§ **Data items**
********

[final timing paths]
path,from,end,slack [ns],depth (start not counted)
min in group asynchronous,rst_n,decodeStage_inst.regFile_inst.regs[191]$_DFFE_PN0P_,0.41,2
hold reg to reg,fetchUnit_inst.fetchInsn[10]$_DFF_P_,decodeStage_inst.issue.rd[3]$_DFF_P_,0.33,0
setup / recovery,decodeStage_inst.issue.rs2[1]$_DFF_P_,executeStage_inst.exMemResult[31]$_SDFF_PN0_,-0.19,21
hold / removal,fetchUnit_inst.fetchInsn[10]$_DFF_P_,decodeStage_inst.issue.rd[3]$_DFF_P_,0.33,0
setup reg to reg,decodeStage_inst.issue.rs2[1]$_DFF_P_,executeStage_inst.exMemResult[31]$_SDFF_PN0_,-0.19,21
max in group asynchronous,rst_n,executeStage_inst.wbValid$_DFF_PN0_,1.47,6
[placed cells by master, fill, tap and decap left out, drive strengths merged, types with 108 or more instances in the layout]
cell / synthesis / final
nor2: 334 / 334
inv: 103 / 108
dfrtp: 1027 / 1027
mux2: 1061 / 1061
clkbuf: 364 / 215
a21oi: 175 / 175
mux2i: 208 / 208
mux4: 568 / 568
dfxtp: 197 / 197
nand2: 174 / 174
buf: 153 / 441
==> config.mk <==
export PLATFORM = sky130hd
export DESIGN_NAME = patram_fetcher_flat
export DESIGN_NICKNAME = d
export VERILOG_FILES = /design/src/hdl/tile_mem_pkg.sv /design/src/hdl/row_geometry_if.sv /design/src/hdl/patram_fetcher.sv /design/src/flat_wrapper.sv
export VERILOG_INCLUDE_DIRS = /design/src /design/src/hdl
export SDC_FILE = /design/constraint.sdc
export NUM_CORES = 1
export LEC_CHECK = 0
export BUFFER_PORTS_ARGS = -buffer_cell sky130_fd_sc_hd__clkbuf_2
export CAP_MARGIN = 30
export CORE_ASPECT_RATIO = 1.25
export CORE_MARGIN = 2
export CORE_UTILIZATION = 44
export CTS_BUF_LIST = sky130_fd_sc_hd__clkbuf_2 sky130_fd_sc_hd__clkbuf_4 sky130_fd_sc_hd__clkbuf_8
export CTS_CLUSTER_SIZE = 10
export DETAILED_ROUTE_END_ITERATION = 12
export PLACE_DENSITY = 0.92
export SYNTH_ARGS = -nofsm -noshare
export SYNTH_HDL_FRONTEND = slang
export SYNTH_SLANG_ARGS = --single-unit
==> constraint.sdc <==
create_clock -name clk -period 2.6 [get_ports clk]
set_input_delay 0.39 -clock clk [delete_from_list [all_inputs] [get_ports clk]]
set_output_delay 0.39 -clock clk [all_outputs]
set_load 0.05 [all_outputs]
==> src/hdl/tile_engine_macros.svh <==
/* Widths, counts and tile-entry field positions for the tile engine.
 * Included by the packages and by every RTL module that sizes a port or a buffer.
 */
`ifndef TILE_ENGINE_MACROS_SVH
`define TILE_ENGINE_MACROS_SVH

// Word and address widths
`define TILE_ENTRY_W     16
`define MEM_WORD_W       64
`define TILRAM_ADDR_W    11
`define PATRAM_ADDR_W    12
`define PIXEL_ADDR_W     9
`define SLOT_W           6      // Slot index into the row buffers

// Counts per prepared row
`define TILE_CHUNKS      11     // Tile RAM reads, four entries each
`define TILE_SLOTS       44
`define TILE_BUF_DEPTH   16     // Tile-entry buffer words
`define ROW_BUF_DEPTH    64     // Pattern store slots

// Tile entry fields
`define PAT_BASE_MSB     15
`define PAT_BASE_LSB     6
`define PALETTE_MSB      5
`define PALETTE_LSB      2
`define YMIR_BIT         1
`define XMIR_BIT         0
`endif

==> src/hdl/tile_mem_pkg.sv <==
/* Word layouts of the two external memories seen by the tile engine.
 * Tile RAM words hold four tile entries, Pattern RAM words hold two pixel rows.
 */
`default_nettype none

`include "tile_engine_macros.svh"

package tile_mem_pkg;

    // ================================================
    // Tile RAM word
    // ================================================
    // Entry k of a word read for chunk c is tile 4*c+k
    typedef union packed {
        logic [`MEM_WORD_W-1:0]                 raw;
        logic [3:0][`TILE_ENTRY_W-1:0]          entry;    // entry[0] in bits 15:0
    } tile_ram_word_u;

    // ================================================
    // Pattern RAM word
    // ================================================
    // rows[0] is the even pixel row (low half), rows[1] the odd one
    // Pixel p of a row sits in nibble p, so pixel 0 is leftmost on screen
    typedef union packed {
        logic [`MEM_WORD_W-1:0]                 raw;
        logic [1:0][7:0][3:0]                   rows;
    } pattern_word_u;

endpackage : tile_mem_pkg

`default_nettype wire

==> src/hdl/row_geometry_if.sv <==
/* Per-row scroll geometry, driven by the top level and read by the fetchers
 * and the pixel row buffer. Values are combinational from scroll and next_row.
 */
`timescale 1ns/100ps
`default_nettype none

interface row_geometry_if;

    logic [5:0] tilerow;          // Pixel row bits 8:3, tile row in Tile RAM
    logic [1:0] pair_sel;         // Pixel row bits 2:1, row pair in a pattern
    logic       row_lsb;          // Pixel row bit 0, even or odd row of the pair
    logic [5:0] tile_scroll_x;    // First visible tile column
    logic [2:0] pixel_scroll_x;   // Pixel offset inside that tile

    modport src  (output tilerow, pair_sel, row_lsb, tile_scroll_x, pixel_scroll_x);

    modport sink (input  tilerow, pair_sel, row_lsb, tile_scroll_x, pixel_scroll_x);

endinterface : row_geometry_if

`default_nettype wire

==> src/hdl/patram_fetcher.sv <==
/* Walks the 44 buffered tile slots and fetches two pattern rows for each one.
 * Three-stage pipeline: entry read, Pattern RAM address, mirrored write to the
 * pixel row buffer. Pulses patterns_done after the last write.
 */
`timescale 1ns/100ps
`default_nettype none

`include "tile_engine_macros.svh"

module patram_fetcher import tile_mem_pkg::*; (
    input  logic                        clk,
    input  logic                        rst_n,
    row_geometry_if.sink                geom,
    input  logic                        tiles_done,
    input  logic [`TILE_ENTRY_W-1:0]    entry,
    output logic [`SLOT_W-1:0]          slot_fetch,
    output logic [`PATRAM_ADDR_W-1:0]   patram_addr,
    input  pattern_word_u               patram_rddata,
    output logic [`SLOT_W-1:0]          wr_slot,
    output pattern_word_u               wr_word,
    output logic                        wr_en,
    output logic                        patterns_done
);

    logic                busy;        // Stage 1 valid
    logic [`SLOT_W-1:0]  slot_cnt;
    logic                s2_valid;
    logic [`SLOT_W-1:0]  s2_slot;
    logic [1:0]          pair;        // Row pair after y-mirror
    logic                x_mir;       // Mirror bits of the stage 3 slot
    logic                y_mir;

    // Swap rows for y-mirror, reverse pixels within each row for x-mirror
    function automatic pattern_word_u mirror_word(pattern_word_u w, logic xm, logic ym);
        pattern_word_u m;
        for (int r = 0; r < 2; r++) begin
            for (int p = 0; p < 8; p++) begin
                m.rows[r ^ int'(ym)][p ^ int'({3{xm}})] = w.rows[r][p];
            end
        end
        return m;
    endfunction

    // ================================================
    // Stage 1, entry read
    // ================================================
    assign slot_fetch = slot_cnt;

    // ================================================
    // Stage 2, Pattern RAM address
    // ================================================
    // A y-mirrored tile shows row 7-r, which lives in the opposite pair
    assign pair        = entry[`YMIR_BIT] ? ~geom.pair_sel : geom.pair_sel;
    assign patram_addr = {entry[`PAT_BASE_MSB:`PAT_BASE_LSB], pair};

    // ================================================
    // Stage 3, mirrored write
    // ================================================
    assign wr_word = mirror_word(patram_rddata, x_mir, y_mir);

    always_ff @(posedge clk or negedge rst_n) begin
        if (!rst_n) begin
            busy          <= 1'b0;
            slot_cnt      <= '0;
            s2_valid      <= 1'b0;
            wr_en         <= 1'b0;
            patterns_done <= 1'b0;
        end else begin
            s2_valid      <= busy;
            wr_en         <= s2_valid;
            patterns_done <= wr_en && (wr_slot == `SLOT_W'(`TILE_SLOTS - 1));
            if (tiles_done) begin
                busy     <= 1'b1;
                slot_cnt <= '0;
            end else if (busy) begin
                slot_cnt <= slot_cnt + 1'b1;
                if (slot_cnt == `SLOT_W'(`TILE_SLOTS - 1))
                    busy <= 1'b0;
            end
        end
    end

    // Slot number and mirror bits ride along with the data
    always_ff @(posedge clk) begin
        s2_slot <= slot_cnt;
        wr_slot <= s2_slot;
        x_mir   <= entry[`XMIR_BIT];
        y_mir   <= entry[`YMIR_BIT];
    end

endmodule : patram_fetcher

`default_nettype wire

==> src/flat_wrapper.sv <==
// flat-port wrapper written by rule: the top's interface ports become plain ports
module patram_fetcher_flat import tile_mem_pkg::*;
  (clk, rst_n, tiles_done, entry, slot_fetch, patram_addr, patram_rddata, wr_slot, wr_word, wr_en, patterns_done, geom_tilerow, geom_pair_sel, geom_row_lsb, geom_tile_scroll_x, geom_pixel_scroll_x);
  row_geometry_if geom_i ();
  input  logic clk;
  input  logic rst_n;
  input  logic tiles_done;
  input  logic [`TILE_ENTRY_W-1:0] entry;
  output logic [`SLOT_W-1:0] slot_fetch;
  output logic [`PATRAM_ADDR_W-1:0] patram_addr;
  input  pattern_word_u patram_rddata;
  output logic [`SLOT_W-1:0] wr_slot;
  output pattern_word_u wr_word;
  output logic wr_en;
  output logic patterns_done;
  input wire logic [$bits(geom_i.tilerow)-1:0] geom_tilerow;
  input wire logic [$bits(geom_i.pair_sel)-1:0] geom_pair_sel;
  input wire logic [$bits(geom_i.row_lsb)-1:0] geom_row_lsb;
  input wire logic [$bits(geom_i.tile_scroll_x)-1:0] geom_tile_scroll_x;
  input wire logic [$bits(geom_i.pixel_scroll_x)-1:0] geom_pixel_scroll_x;
  assign geom_i.tilerow = geom_tilerow;
  assign geom_i.pair_sel = geom_pair_sel;
  assign geom_i.row_lsb = geom_row_lsb;
  assign geom_i.tile_scroll_x = geom_tile_scroll_x;
  assign geom_i.pixel_scroll_x = geom_pixel_scroll_x;
  patram_fetcher u_core (.clk(clk), .rst_n(rst_n), .geom(geom_i), .tiles_done(tiles_done), .entry(entry), .slot_fetch(slot_fetch), .patram_addr(patram_addr), .patram_rddata(patram_rddata), .wr_slot(wr_slot), .wr_word(wr_word), .wr_en(wr_en), .patterns_done(patterns_done));
endmodule
=== Word-level counts from Yosys, hierarchy flattened ===
Index checks and enable logic that the tools add are counted.

* Bits in read-only memories: 0
* Word-level logic and storage cells: 119
* Bits in latches: 0
* Bits in writable memories: 0
* Bits of input ports: 101
* Register bits: 24
* Memories: 0
* Output and inout bits: 90

* Eq/ne operators: 2
* Multiplexer cells: 70
* Reductions and logical operators: 12
* Multipliers: 0
* $lt $le $gt $ge: 20
* Bitwise operators: 5
* Add/sub/neg operators: 1
* Div/mod/pow operators: 0
* Shift operators: 0

{| class="wikitable"
|+ Operators by type and width
! cell !! count
|-
| $bwmux 64 || 16
|-
| $demux 32 s1 || 16
|-
| $mux 32 || 16
|-
| $demux 4 s3 || 4
|-
| $lt 3x4->1 const B || 8
|-
| $mux 4 || 8
|-
| $demux 4 s2 || 3
|-
| $ge 3x1->1 const B || 8
|-
| $eq 6x6->1 const B || 2
|-
| $mux 6 || 2
|-
| $logic_and 1x1->1 || 11
|-
| $add 6x1->6 const B || 1
|-
| $demux 4 s1 || 1
|-
| $lt 1x2->1 const B || 2
|-
| $not 2->2 || 2
|-
| $mux 1 || 3
|-
| $not 3->3 || 1
|-
| $ge 1x1->1 const B || 2
|-
| $mux 2 || 1
|-
| $not 1->1 || 2
|-
| $reduce_bool 2->1 || 1
|}

=== Longest topological paths before layout ===
Gate-level depths: netlist (run 1).

* Depth in word-level cells: 22
* Depth in mapped cells: 4
* Gate-level depth less buffers: 4

=== Least setup slack after synthesis (run 1) ===
OpenSTA, ideal clock, no wires.

* Kind: flip-flop to output port
* From: register u_core.y_mir
* To: output port wr_word[16] (netlist bit)
* Cell stages (with the launch flop): 4
* Buffers on the path: 2
* Setup slack: 0.905 ns
* Required time: 2.210 ns
* Data arrival time: 1.305 ns
* Path through: dfxtp_1 > buf_6 > buf_6 > mux4_2

{| class="wikitable"
|+ RTL lines
! element !! RTL line !! text
|-
| start: declaration || patram_fetcher.sv:31 || <nowiki>logic y_mir;</nowiki>
|-
| start signal: assignment || patram_fetcher.sv:88 || <nowiki>y_mir <= entry[`YMIR_BIT];</nowiki>
|-
| end: declaration || flat_wrapper.sv:13 || <nowiki>output pattern_word_u wr_word;</nowiki>
|}

==> results of run 1 <==
-- cells by family after synthesis --
| group | Yosys count | synth area share, % |
|---|---|---|
| muxes | 65 | 60.47 |
| buffers and inverters | 25 | 11.14 |
| DFF | 24 | 21.77 |
| and+or+nand+nor | 15 | 3.234 |
| xor gates and xnor gates | 6 | 2.156 |
| AOI/OAI and AO/OA | 3 | 0.7184 |
| adders and majority gates | 1 | 0.5133 |
-- layer usage --
metal | part of all wire (%) | wire, um
met3 | 12 | 733
met5 | 0 | 0
met4 | 1.2 | 77
met1 | 34 | 2097
met2 | 53 | 3268
-- path summary, 6_finish.rpt --
path | end | slack [ns] | cells after the start
min in group asynchronous | u_core.s2_valid | 0.51 | 2
setup reg to reg | u_core.slot_fetch[5] | 1.34 | 3
hold reg to reg | u_core.wr_slot[5] | 0.33 | 0
hold / removal | u_core.x_mir | 0.22 | 1
max in group asynchronous | u_core.slot_fetch[2] | 1.88 | 2
setup / recovery | wr_word[63] | 0.27 | 3
-- synthesized netlist by cell type --
cell	count
dfxtp_1	14
a21oi_1	1
nor2_1	6
xor2_1	5
or3_1	1
mux2i_1	1
dfrtp_1	10
buf_6	9
buf_4	12
mux4_1	6
nor3_1	1
nand4_2	1
a21o_1	1
o21ai_0	1
buf_12	4
nand2_1	3
mux4_2	58
ha_1	1
nand4b_1	1
nand4_1	2
xnor2_1	1
-- state kept, by name (all words and copies together) (netlist names) --
name,flops
u_core.s2_valid,1
u_core.slot_fetch,6
u_core.s2_slot,6
u_core.patterns_done,1
u_core.wr_en,1
u_core.y_mir,1
u_core.busy,1
u_core.x_mir,1
u_core.wr_slot,6
-- power by group through the flow --
stage / Combinational (W) / Clock [W] / Sequential, W
global placement: 0.000851 / 0 / 0.000411
global route: 0.000901 / 0.000263 / 0.000406
detailed placement: 0.000867 / 0 / 0.000412
floorplan: 0.000693 / 0 / 0.000429
CTS: 0.000869 / 0.000251 / 0.000404
finish: 0.000866 / 0.000248 / 0.000403
-- metrics by stage --
| step | area (um^2) | hold slack (ns) | setup WS (ns) |
|---|---|---|---|
| 6_report | 3134 | 0.2194 | 0.2722 |
| 5_1_grt | 3134 | 0.2099 | 0.1661 |
| 4_1_cts | 3134 | 0.2163 | 0.2516 |
| 3_5_place_dp | 3069 | 0.2680 | 0.5512 |
| 3_3_place_gp | 3069 | 0.2638 | 0.5430 |
| 2_1_floorplan | 2437 | 0.09441 | 0.9055 |
-- final cells by class --
type                       count  area, um^2  area share, %
timing repair buffer         155       828.3          26.43
tap                           64       80.08          2.555
clock buffer                   4       55.05          1.756
sequential                    24       535.5          17.09
multi-input combinational     90        1635          52.18
-- timing repair --
action | in CTS | in global routing
setup buffers | 0 | 0
hold buffers | 1 | 0
hold endpoints to repair | 10 | 0
==> run summary, run 1 <==
status: finished clean
met3 Usage GRT: 5.787%
max-cap violation count: 0
CP Launch Type: register
Worst-Skew Late Latency: 0.27 ns
post-CTS resize count: 0
RSZ-0062 raised after global routing: no
CTS tree: built
final WL: 6176 um
CP arrival: 1.94 ns
Clock Skews: 0.003449 ns
critical-path cell with the highest stage delay: mux4_1
fin util: 57.99%
Max VDD drop: 0.3802 mV
1st-iter DRT viols: 58
initial core utilization: 45.09%
die width: 70.57 um
hold path start: entry[0]
GR Util met1: 22.30%
fin crit period: 2.328 ns
RD Place Congestion: 0.7701
DRC Markers: 0
GR Layer Usage met2: 34.91%
Die Y: 87.21 um
Fin. Hold Viols: 0
Port Buffers: 150
worst hold path class: in -> reg
DP HPWL: 5105 um
row count: 30
Clock power frac: 16.4%
Crit Path Category: reg -> out
Ant. Diodes: 0
Synth area leader: mux4_2
CP Launch Point: u_core.x_mir
Via Count: 2046
total negative slack: 0 ns
CP Max Fanout: 25
max-slew violations: 0
Num CTS Buffers: 3
# IOs: 191
WL per Instance: 18.33 um
H-tree Lvls: 1
Int Power: 0.0007984 W
switching share of power: 47.39%
drt pass-1 iters: 4
type of element capturing the critical path: primary output
CTS Sinks: 24
Worst Path Buf+Inv: 2
full die area: 0.006154 mm^2
clk buf depth: 2
commonest non-fill, non-tap cell in the layout: clkbuf_2
crit-path cells: buf_12 -> mux4_1 -> clkbuf_2
family with the most delay on the worst path: multiplexers
NetSw: 0.0007193 W
Final Setup Violations: 0
measured slew at the worst slew-check pin: 0.3295 ns
Total GRT Usage: 19.37%
initial antenna violation count: 0
CP required: 2.21 ns
grt ovf: 0
Post-DRT Antenna Nets: 0
Post-Synthesis Cells: 139
RR Startpoint: u_core.busy
gr busiest metal: met2
most frequent cells in the layout: 150 x clkbuf_2, 58 x mux4_2, 12 x dfxtp_1
layout cells sized above 1: 80.22%
synth warn: 0
Cell variety after synth: 21
Synth-to-Final Area Change: 28.59%
Root Buffer: clkbuf_8
cell total after placement: 332
top post-synthesis cells by area: mux4_2 54%, dfxtp_1 11%, dfrtp_1 10%
post-route insts no fill: 337
slew margin rel.: 78.03%
fill count: 437
PD cells: 484.2 mW/mm^2
post-synth top area share: 53.59%
Logic pwr share: 57.1%
pin count of the biggest net entering global routing: 42
clock input transition at the sequential cells of the worst setup and hold paths: 0.08 ns
area of the core: 0.005405 mm^2
sequential power share: 26.6%
Design Power: 0.001518 W
vias in the first global route: 1955
DR vias/cell: 6.071
Seq/Total Area, Yosys: 21.77%
Peak Freq: 429.6 MHz
post-synthesis register bit count: 24
Post-Syn Area: 0.002437 mm^2
nets: 376
Leak Pwr: 1.422 nW
Mapped Avg Cell Area: 17.53 um^2
largest stage delay on the critical path: 0.58 ns
Final period util: 89.53%
post-synth net total: 241
first-pass GRT wire length: 9508 um
No activity file was read; power rests on OpenSTA's default activity.
==> run 2: changes to the inputs <==
- BUFFER_PORTS_ARGS: -buffer_cell sky130_fd_sc_hd__clkbuf_2 -> not set
- CORE_ASPECT_RATIO: 1.25 -> not set
- CORE_UTILIZATION: 44 -> 45
- DONT_BUFFER_PORTS: not set -> 1
- PLACE_DENSITY: 0.92 -> 0.64
==> run 2 against run 1 <==
Final cell count decreased by 41%. Sequential share of layout area up 5.1 points. Fmax is 0.20% higher. Cell area is 23% lower.
==> run summary, run 2 (synthesized netlist as in run 1, its figures left out) <==
Final period util: 89.35%
PD cells: 550.2 mW/mm^2
Ant. Diodes: 0
Design Power: 0.001331 W
DP HPWL: 4137 um
Clock power frac: 17.9%
Leak Pwr: 0.8190 nW
Synth-to-Final Area Change: -0.7700%
RD Place Congestion: 0.6733
pin count of the biggest net entering global routing: 35
clock input transition at the sequential cells of the worst setup and hold paths: 0.07 ns
CP required: 2.21 ns
CP Max Fanout: 34
# IOs: 191
Post-CTS Setup Bufs: 0
layout cells sized above 1: 58.46%
post-route setup slack: 0.2769 ns
RSZ-0062 raised after global routing: no
Root Buffer: clkbuf_8
commonest non-fill, non-tap cell in the layout: mux4_2
initial antenna violation count: 0
Post-DRT Antenna Nets: 0
vias in the first global route: 1513
Peak Freq: 430.5 MHz
total negative slack: 0 ns
CP Launch Type: register
worst hold path class: in -> reg
switching share of power: 47.07%
full die area: 0.006021 mm^2
max-slew violations: 0
1st-iter DRT viols: 62
grt ovf: 0
DR vias/cell: 7.390
most frequent cells in the layout: 58 x mux4_2, 12 x dfxtp_1, 10 x buf_4, 10 x dfrtp_1
Int Power: 0.0007044 W
NetSw: 0.0006264 W
Total GRT Usage: 16.01%
nets: 233
H-tree Lvls: 1
post-route insts no fill: 200
max-cap violation count: 0
fill count: 429
Clock Skews: 0.0009719 ns
first-pass GRT wire length: 7783 um
Max VDD drop: 0.3531 mV
Via Count: 1478
Port Buffers: 0
measured slew at the worst slew-check pin: 0.6376 ns
Fin. Hold Viols: 0
worst slack at placement: 0.5135 ns
Die Y: 77.60 um
initial core utilization: 47.12%
type of element capturing the critical path: primary output
CTS Sinks: 24
drt pass-1 iters: 4
CP arrival: 1.93 ns
DRC Markers: 0
fin crit period: 2.323 ns
cell total after placement: 195
Worst-Skew Late Latency: 0.26 ns
status: finished clean
clk buf depth: 2
die width: 77.60 um
area of the core: 0.005172 mm^2
final WL: 5071 um
Final Setup Violations: 0
slew margin rel.: 57.49%
row count: 26
sequential power share: 33.1%
Crit Path Category: reg -> out
Logic pwr share: 49.1%
Num CTS Buffers: 3
CTS tree: built
WL per Instance: 25.36 um
==> run 2: through the flow <==
stage / area [um^2] / util (%) / hold slack, ns
6_report: 2419 / 46.76 / 0.1523
5_1_grt: 2419 / 46.76 / 0.1347
4_1_cts: 2419 / 46.76 / 0.1437
3_5_place_dp: 2354 / 45.50 / 0.09458
3_3_place_gp: 2354 / 45.50 / 0.09465
2_1_floorplan: 2437 / - / 0.09441
==> run 2: area by class of cell <==
class	count	area, um^2	area share (%)
clock buffers	4	55.05	2.276
multi-input cells	90	1635	67.62
flip-flops and latches	24	535.5	22.14
well taps	70	87.58	3.621
repair buffers	12	105.1	4.346
==> run 2: path summary, 6_finish.rpt <==
kind                                 startpoint                    to  slack, ns  cells after the start
max                                u_core.x_mir           wr_word[54]       0.28                      2
min                                    entry[1]          u_core.y_mir       0.15                      0
max reg2reg                u_core.slot_fetch[2]  u_core.slot_fetch[5]       1.00                      3
min reg2reg                   u_core.s2_slot[5]     u_core.wr_slot[5]       0.33                      0
max in group asynchronous                 rst_n  u_core.slot_fetch[0]       1.76                      1
min in group asynchronous                 rst_n  u_core.patterns_done       0.52                      1
==> run 2: repair_timing <==
item | in CTS | in global routing
resized for setup | 0 | 0
hold buffers | 1 | 0
endpoints found under the hold margin | 10 | 0
==> run 2: power by group through the flow <==
stage          logic (W)  registers (W)  clock network, W
4_1_cts         0.000658       0.000442          0.000246
6_report        0.000653       0.000440          0.000238
3_5_place_dp    0.000653       0.000450                 0
2_1_floorplan   0.000693       0.000429                 0
5_1_grt         0.000671       0.000445          0.000261
3_3_place_gp    0.000648       0.000449                 0
==> run 2: layer usage <==
metal	track usage, %	part of all wire, %
met1	18.20	32
met2	30.34	57
met3	3.256	9.1
met4	4.107	1.0
met5	0	0
==> run 2: worst max-delay path, cell delays in order, from the launching register on <==
cell     delay [ns]
dfxtp_4        0.68
buf_4          0.29
mux4_2         0.69
==> run 3: changes to the inputs <==
- CORE_ASPECT_RATIO: not set -> 1.1
==> run 3 against run 2 <==
Global-route usage down 2.1 points. Worst setup slack got worse by 0.041 ns. Final cell count is 1.5% higher. Clock skew is 0.0023 ns higher. Highest routed layer unchanged.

********

§ **Your assignment**
What are the lines above that hold the string "issue"? Copy them.

§ **Solution to the exercise**
hold reg to reg,fetchUnit_inst.fetchInsn[10]$_DFF_P_,decodeStage_inst.issue.rd[3]$_DFF_P_,0.33,0
setup / recovery,decodeStage_inst.issue.rs2[1]$_DFF_P_,executeStage_inst.exMemResult[31]$_SDFF_PN0_,-0.19,21
hold / removal,fetchUnit_inst.fetchInsn[10]$_DFF_P_,decodeStage_inst.issue.rd[3]$_DFF_P_,0.33,0
setup reg to reg,decodeStage_inst.issue.rs2[1]$_DFF_P_,executeStage_inst.exMemResult[31]$_SDFF_PN0_,-0.19,21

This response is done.